* What the task asks *
Where in the data below does the word "clock" appear? Copy every line that has it.

* Material shown *
-*-*-

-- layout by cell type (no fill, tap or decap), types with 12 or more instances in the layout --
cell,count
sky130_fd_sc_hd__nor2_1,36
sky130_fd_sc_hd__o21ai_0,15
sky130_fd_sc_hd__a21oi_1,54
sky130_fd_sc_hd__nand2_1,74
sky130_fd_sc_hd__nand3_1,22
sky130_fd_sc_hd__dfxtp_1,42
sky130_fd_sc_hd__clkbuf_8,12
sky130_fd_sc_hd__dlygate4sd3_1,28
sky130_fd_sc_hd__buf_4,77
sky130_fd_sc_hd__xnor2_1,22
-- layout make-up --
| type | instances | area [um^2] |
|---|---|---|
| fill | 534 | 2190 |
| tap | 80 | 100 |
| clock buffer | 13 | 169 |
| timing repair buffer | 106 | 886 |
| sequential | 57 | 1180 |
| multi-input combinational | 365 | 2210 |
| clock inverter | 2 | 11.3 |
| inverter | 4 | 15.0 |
**src/rtl/alu_req_server_pkg.sv**
```systemverilog
// Shared ALU opcode and SET-family codes plus the response-slot state type.
// The testbench and the CPU control unit use the same constants.
`default_nettype none

package alu_req_server_pkg;

  localparam logic [3:0] ALU_AND  = 4'd0;
  localparam logic [3:0] ALU_OR   = 4'd1;
  localparam logic [3:0] ALU_ADD  = 4'd2;
  localparam logic [3:0] ALU_SUB  = 4'd6;
  localparam logic [3:0] ALU_SET  = 4'd7;
  localparam logic [3:0] ALU_NOR  = 4'd12;
  localparam logic [3:0] ALU_NAND = 4'd13;

  localparam logic [2:0] BON_SLT = 3'd0;
  localparam logic [2:0] BON_SGT = 3'd1;
  localparam logic [2:0] BON_SLE = 3'd2;
  localparam logic [2:0] BON_SGE = 3'd3;
  localparam logic [2:0] BON_SNE = 3'd4;
  localparam logic [2:0] BON_SEQ = 3'd6;

  typedef enum logic {
    ST_EMPTY = 1'b0,
    ST_FULL  = 1'b1
  } rsp_state_t;

endpackage

`default_nettype wire

```
**src/rtl/alu_core.sv**
```systemverilog
// Combinational lab ALU: result, {zero, cout, overflow} and illegal-code flag.
`default_nettype none

module alu_core
  import alu_req_server_pkg::*;
#(
  parameter int WIDTH = 32
) (
  input  logic [WIDTH-1:0] src1,
  input  logic [WIDTH-1:0] src2,
  input  logic [3:0]       alu_control,
  input  logic [2:0]       bonus_control,
  output logic [WIDTH-1:0] result,
  output logic [2:0]       zcv,
  output logic             illegal
);

  localparam int MSB = WIDTH - 1;

  logic [WIDTH:0] add_full;
  logic [WIDTH:0] sub_full;
  logic           add_ovf;
  logic           sub_ovf;
  logic           lt;
  logic           eq;
  logic           cond;
  logic           cout;
  logic           ovf;

  assign add_full = {1'b0, src1} + {1'b0, src2};
  assign sub_full = {1'b0, src1} + {1'b0, ~src2} + {{WIDTH{1'b0}}, 1'b1};
  assign add_ovf  = (src1[MSB] == src2[MSB]) && (add_full[MSB] != src1[MSB]);
  assign sub_ovf  = (src1[MSB] != src2[MSB]) && (sub_full[MSB] != src1[MSB]);
  // Signed less-than stays correct even when the subtraction overflows.
  assign lt       = sub_full[MSB] ^ sub_ovf;
  assign eq       = (src1 == src2);

  always_comb begin
    result  = '0;
    cout    = 1'b0;
    ovf     = 1'b0;
    illegal = 1'b0;
    cond    = 1'b0;
    case (alu_control)
      ALU_AND:  result = src1 & src2;
      ALU_OR:   result = src1 | src2;
      ALU_NOR:  result = ~(src1 | src2);
      ALU_NAND: result = ~(src1 & src2);
      ALU_ADD: begin
        result = add_full[MSB:0];
        cout   = add_full[WIDTH];
        ovf    = add_ovf;
      end
      ALU_SUB: begin
        result = sub_full[MSB:0];
        cout   = sub_full[WIDTH];
        ovf    = sub_ovf;
      end
      ALU_SET: begin
        case (bonus_control)
          BON_SLT: cond = lt;
          BON_SGT: cond = !lt && !eq;
          BON_SLE: cond = lt || eq;
          BON_SGE: cond = !lt;
          BON_SNE: cond = !eq;
          BON_SEQ: cond = eq;
          default: illegal = 1'b1;
        endcase
        result = {{(WIDTH-1){1'b0}}, cond};
      end
      default: illegal = 1'b1;
    endcase
  end

  assign zcv = {(result == '0), cout, ovf};

endmodule

`default_nettype wire

```
**src/rtl/alu_req_server.sv**
```systemverilog
// Handshaked, registered ALU responder: one-entry output slot, latency 1,
// full throughput, plus a delivered-operation counter.
`default_nettype none

module alu_req_server
  import alu_req_server_pkg::*;
#(
  parameter int WIDTH = 32,
  parameter int CNT_W = 16
) (
  input  logic             clk,
  input  logic             rst_n,
  input  logic             req_valid,
  output logic             req_ready,
  input  logic [WIDTH-1:0] req_src1,
  input  logic [WIDTH-1:0] req_src2,
  input  logic [3:0]       req_alu_control,
  input  logic [2:0]       req_bonus_control,
  output logic             rsp_valid,
  input  logic             rsp_ready,
  output logic [WIDTH-1:0] rsp_result,
  output logic [2:0]       rsp_zcv,
  output logic             rsp_illegal,
  output logic [CNT_W-1:0] op_count
);

  rsp_state_t       state;
  rsp_state_t       state_next;
  logic             accept;
  logic             deliver;
  logic [WIDTH-1:0] core_result;
  logic [2:0]       core_zcv;
  logic             core_illegal;

  alu_core #(
    .WIDTH(WIDTH)
  ) u_core (
    .src1         (req_src1),
    .src2         (req_src2),
    .alu_control  (req_alu_control),
    .bonus_control(req_bonus_control),
    .result       (core_result),
    .zcv          (core_zcv),
    .illegal      (core_illegal)
  );

  // Ready depends only on slot state and the consumer, never on req_valid.
  assign req_ready = (state == ST_EMPTY) | rsp_ready;
  assign accept    = req_valid & req_ready;
  assign deliver   = (state == ST_FULL) & rsp_ready;
  assign rsp_valid = (state == ST_FULL);

  always_ff @(posedge clk or negedge rst_n) begin
    if (!rst_n) begin
      state <= ST_EMPTY;
    end else begin
      state <= state_next;
    end
  end

  always_comb begin
    state_next = state;
    case (state)
      ST_EMPTY: if (accept) state_next = ST_FULL;
      ST_FULL:  if (deliver && !accept) state_next = ST_EMPTY;
      default:  state_next = ST_EMPTY;
    endcase
  end

  always_ff @(posedge clk or negedge rst_n) begin
    if (!rst_n) begin
      rsp_result  <= '0;
      rsp_zcv     <= '0;
      rsp_illegal <= 1'b0;
    end else if (accept) begin
      rsp_result  <= core_result;
      rsp_zcv     <= core_zcv;
      rsp_illegal <= core_illegal;
    end
  end

  always_ff @(posedge clk or negedge rst_n) begin
    if (!rst_n) begin
      op_count <= '0;
    end else if (deliver) begin
      op_count <= op_count + 1'b1;
    end
  end

endmodule

`default_nettype wire
```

-*-*-

* Response area *
| clock buffer | 13 | 169 |
| clock inverter | 2 | 11.3 |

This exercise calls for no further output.